- Cover of The Empty Man trade paperback. Artwork by Vanesa R. Del Rey

Publication information
- Publisher: Boom! Studios
- Schedule: Irregular
- Format: Miniseries (2014) Ongoing (2018–2019)
- Publication date: 2014–2019
- No. of issues: 6 (2014) 8 (2018–2019)

Creative team
- Created by: Cullen Bunn
- Written by: Cullen Bunn
- Artist(s): Vanesa R. Del Rey (2014) Jesús Hervás (2018–2019)
- Colorist(s): Michael Garland (2014) Niko Guardia (2018–2019)

Collected editions
- The Empty Man: ISBN 9781608867202
- The Empty Man: Recurrence: ISBN 9781684153565
- The Empty Man: Manifestation: ISBN 9781684154319

= The Empty Man =

American graphic novel by Cullen Bunn

The Empty Man is a comic book series created by writer Cullen Bunn and artist Vanesa R. Del Rey in 2014, published by Boom! Studios.

==Premise==

The nation is in the grip of a terrible pandemic. The so-called Empty Man disease causes insanity and violence.
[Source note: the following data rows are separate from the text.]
`src/rtl/sampler_pkg.sv`:
```
// Shared types and width helpers for the FFT sample sequencer.
package sampler_pkg;

    typedef enum logic {
        IDLE = 1'b0,
        RUN  = 1'b1
    } state_t;

    function automatic int addr_w(input int n);
        return (n > 1) ? $clog2(n) : 1;
    endfunction

    function automatic int chan_w(input int nch);
        return (nch > 1) ? $clog2(nch) : 1;
    endfunction

endpackage

```
`src/rtl/tick_divider.sv`:
```
// Programmable period divider: tick fires every div_q+1 enabled cycles, first tick div_q+1 cycles after load.
module tick_divider #(
    parameter int DIV_W = 16
) (
    input  logic             clk,
    input  logic             rst,
    input  logic             load,
    input  logic             en,
    input  logic [DIV_W-1:0] div,
    output logic             tick
);

    logic [DIV_W-1:0] div_q;
    logic [DIV_W-1:0] cnt;

    // Equality compare against the latched period keeps cnt within 0..div_q.
    assign tick = en && (cnt == div_q);

    always_ff @(posedge clk or posedge rst) begin
        if (rst) begin
            div_q <= '0;
            cnt   <= '0;
        end else if (load) begin
            div_q <= div;
            cnt   <= '0;
        end else if (en) begin
            cnt <= (cnt == div_q) ? '0 : cnt + DIV_W'(1);
        end
    end

endmodule

```
`src/rtl/sample_sequencer.sv`:
```
// Sample strobe sequencer: steps chan 0..NCH-1 within addr 0..N-1 at a programmable period.
module sample_sequencer
    import sampler_pkg::*;
#(
    parameter int N     = 16,
    parameter int NCH   = 2,
    parameter int DIV_W = 16,
    localparam int AW   = addr_w(N),
    localparam int CW   = chan_w(NCH)
) (
    input  logic             clk,
    input  logic             rst,
    input  logic             start,
    input  logic             stop,
    input  logic [DIV_W-1:0] div,
    input  logic             continuous,
    output logic             sample,
    output logic [CW-1:0]    chan,
    output logic [AW-1:0]    addr,
    output logic             last,
    output logic             run,
    output logic             done
);

    state_t        state;
    logic          cont_q;
    logic          load;
    logic          en;
    logic          tick;
    logic          frame_end;
    logic [AW-1:0] addr_nx;
    logic [CW-1:0] chan_nx;
    logic          last_nx;

    assign load = (state == IDLE) && start;
    assign en   = (state == RUN);

    tick_divider #(
        .DIV_W (DIV_W)
    ) u_tick_divider (
        .clk  (clk),
        .rst  (rst),
        .load (load),
        .en   (en),
        .div  (div),
        .tick (tick)
    );

    // addr wraps by explicit compare so N need not be a power of two.
    always_comb begin
        addr_nx = addr;
        chan_nx = chan + CW'(1);
        if (chan == CW'(NCH - 1)) begin
            chan_nx = '0;
            addr_nx = (addr == AW'(N - 1)) ? '0 : addr + AW'(1);
        end
        last_nx = (addr_nx == AW'(N - 1)) && (chan_nx == CW'(NCH - 1));
    end

    // A stop seen in the final-strobe cycle still ends this frame.
    assign frame_end = last && (!cont_q || stop);

    always_ff @(posedge clk or posedge rst) begin
        if (rst) begin
            state  <= IDLE;
            cont_q <= 1'b0;
            sample <= 1'b0;
            last   <= 1'b0;
            run    <= 1'b0;
            done   <= 1'b0;
            addr   <= '0;
            chan   <= '0;
        end else begin
            case (state)
                IDLE: begin
                    done   <= 1'b0;
                    sample <= 1'b0;
                    last   <= 1'b0;
                    if (start) begin
                        state  <= RUN;
                        run    <= 1'b1;
                        sample <= 1'b1;
                        cont_q <= continuous && !stop;
                        addr   <= '0;
                        chan   <= '0;
                    end
                end
                RUN: begin
                    if (stop)
                        cont_q <= 1'b0;
                    if (frame_end) begin
                        state  <= IDLE;
                        run    <= 1'b0;
                        done   <= 1'b1;
                        sample <= 1'b0;
                        last   <= 1'b0;
                        addr   <= '0;
                        chan   <= '0;
                    end else begin
                        done   <= 1'b0;
                        sample <= tick;
                        if (tick) begin
                            addr <= addr_nx;
                            chan <= chan_nx;
                            last <= last_nx;
                        end else begin
                            last <= 1'b0;
                        end
                    end
                end
                default: state <= IDLE;
            endcase
        end
    end

endmodule

```
File: src/rtl/ifetch_queue.sv
// Instruction fetch unit with a small in-order instruction queue and redirect/flush handling.
// Optional macro IFETCH_QUEUE_BYPASS_EN presents a response to an empty queue in its ack cycle.
module ifetch_queue #(
  parameter int          DEPTH    = 4,
  parameter logic [31:0] RESET_PC = 32'h0
) (
  input  logic        clk_i,
  input  logic        rst_i,
  output logic        imem_req_o,
  output logic [31:0] imem_addr_o,
  input  logic        imem_ack_i,
  input  logic [31:0] imem_data_i,
  input  logic        redirect_i,
  input  logic [31:0] redirect_addr_i,
  output logic        valid_o,
  input  logic        ready_i,
  output logic [31:0] inst_o,
  output logic [31:0] pc_o
);

  localparam int PTR_W = $clog2(DEPTH);
  localparam int CNT_W = $clog2(DEPTH + 1);
  localparam logic [CNT_W-1:0] FULL = CNT_W'(DEPTH);

  typedef enum logic [1:0] {IDLE, WAIT, DROP} state_e;

  state_e             state_q, state_d;
  logic [31:0]        fetch_pc_q, fetch_pc_d;
  logic [CNT_W-1:0]   count_q, count_d;
  logic [PTR_W-1:0]   wr_ptr_q, wr_ptr_d, rd_ptr_q, rd_ptr_d;
  logic [31:0]        pc_mem_q   [DEPTH];
  logic [31:0]        inst_mem_q [DEPTH];

  logic empty, issue, ack_ok, bypass_hit, push, pop, pop_q;

  assign empty  = (count_q == '0);
  assign issue  = !redirect_i && (count_q < FULL);
  assign ack_ok = (state_q == WAIT) && imem_ack_i && !redirect_i;

`ifdef IFETCH_QUEUE_BYPASS_EN
  assign bypass_hit = empty && ack_ok;
`else
  assign bypass_hit = 1'b0;
`endif

  assign valid_o = !empty || bypass_hit;
  assign pop     = valid_o && ready_i;
  assign pop_q   = pop && !empty;
  // A bypassed response consumed this cycle never enters the queue.
  assign push    = ack_ok && !(bypass_hit && ready_i);

  always_comb begin
    inst_o = 32'h0;
    pc_o   = 32'h0;
    if (!empty) begin
      inst_o = inst_mem_q[rd_ptr_q];
      pc_o   = pc_mem_q[rd_ptr_q];
    end else if (bypass_hit) begin
      inst_o = imem_data_i;
      pc_o   = fetch_pc_q;
    end
  end

  // NOTE: sequential state uses non-blocking assignments so every flop samples pre-edge values.
  always_ff @(posedge clk_i or negedge rst_i) begin
    if (!rst_i) state_q <= IDLE;
    else        state_q <= state_d;
  end

  // NOTE: every always_comb output gets a default first so no latch is inferred.
  always_comb begin
    state_d = state_q;
    case (state_q)
      IDLE:    if (issue) state_d = WAIT;
      WAIT: begin
        if (imem_ack_i)      state_d = IDLE;
        else if (redirect_i) state_d = DROP;
      end
      DROP:    if (imem_ack_i) state_d = IDLE;
      default: state_d = IDLE;
    endcase
  end

  always_comb begin
    imem_req_o  = (state_q == WAIT);
    imem_addr_o = fetch_pc_q;
  end

  always_comb begin
    fetch_pc_d = fetch_pc_q;
    count_d    = count_q;
    wr_ptr_d   = wr_ptr_q;
    rd_ptr_d   = rd_ptr_q;
    if (redirect_i) begin
      // Flush wins over any same-cycle push or pop.
      fetch_pc_d = redirect_addr_i & 32'hFFFF_FFFC;
      count_d    = '0;
      wr_ptr_d   = '0;
      rd_ptr_d   = '0;
    end else begin
      if (ack_ok) fetch_pc_d = fetch_pc_q + 32'd4;
      if (push)   wr_ptr_d   = wr_ptr_q + PTR_W'(1);
      if (pop_q)  rd_ptr_d   = rd_ptr_q + PTR_W'(1);
      case ({push, pop_q})
        2'b10:   count_d = count_q + CNT_W'(1);
        2'b01:   count_d = count_q - CNT_W'(1);
        default: count_d = count_q;
      endcase
    end
  end

  always_ff @(posedge clk_i or negedge rst_i) begin
    if (!rst_i) begin
      fetch_pc_q <= RESET_PC & 32'hFFFF_FFFC;
      count_q    <= '0;
      wr_ptr_q   <= '0;
      rd_ptr_q   <= '0;
    end else begin
      fetch_pc_q <= fetch_pc_d;
      count_q    <= count_d;
      wr_ptr_q   <= wr_ptr_d;
      rd_ptr_q   <= rd_ptr_d;
    end
  end

  // NOTE: storage is not reset; count_q alone decides which entries are meaningful.
  always_ff @(posedge clk_i) begin
    if (push) begin
      pc_mem_q[wr_ptr_q]   <= fetch_pc_q;
      inst_mem_q[wr_ptr_q] <= imem_data_i;
    end
  end

endmodule
## config.mk

```make
export PLATFORM = sky130hd
export DESIGN_NAME = fpu_cvt_w_unit
export DESIGN_NICKNAME = d
export VERILOG_FILES = /design/src/rtl/cpu_defs_pkg.sv /design/src/rtl/fpu_float2int.sv /design/src/rtl/fpu_cvt_w_unit.sv
export SDC_FILE = /design/constraint.sdc
export NUM_CORES = 1
export LEC_CHECK = 0
export ABC_AREA = 1
export BUFFER_PORTS_ARGS = -buffer_cell sky130_fd_sc_hd__buf_4
export CORE_MARGIN = 5
export CORE_UTILIZATION = 40
export DETAILED_ROUTE_END_ITERATION = 16
export PLACE_DENSITY_LB_ADDON = 0.2
export SKIP_LAST_GASP = 1
export SLEW_MARGIN = 10
export SYNTH_ARGS = -nofsm -noshare
export SYNTH_HDL_FRONTEND = slang
export SYNTH_SLANG_ARGS = --single-unit
```

## constraint.sdc

```tcl
create_clock -name clk -period 4.71 [get_ports clk]
set_input_delay 0.942 -clock clk [delete_from_list [all_inputs] [get_ports clk]]
set_output_delay 0.942 -clock clk [all_outputs]
set_load 0.03 [all_outputs]
```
Government quarantines are mandatory. One of the afflicted is Melissa Kerry, and the next step should be to quarantine her—but those who enter quarantine are never seen again. Melissa's family won't let that happen. All they have to do is care for her, keep her worsening condition a secret—and they'll do anything, trust anyone, to keep her safe.
— Boom! Studios

==Film adaptation==
On February 9, 2016, it was announced that 20th Century Fox acquired the Boom! Studios graphic novel for a feature film, The Empty Man, with David Prior hired to write and direct the film. The supernatural thriller film would be produced by Ross Richie and Stephen Christy. On July 7, 2016, James Badge Dale was hired to star in the film for the lead role as an ex-cop, plagued by the violent death of his wife and son, who tries to find a missing girl. On September 27, 2016, Aaron Poole was cast in the film to play Paul, an outdoorsy adventurer. The film was scheduled to be theatrically released on August 7, 2020, by 20th Century Studios, but it was eventually released on October 23, 2020, due to the COVID-19 pandemic.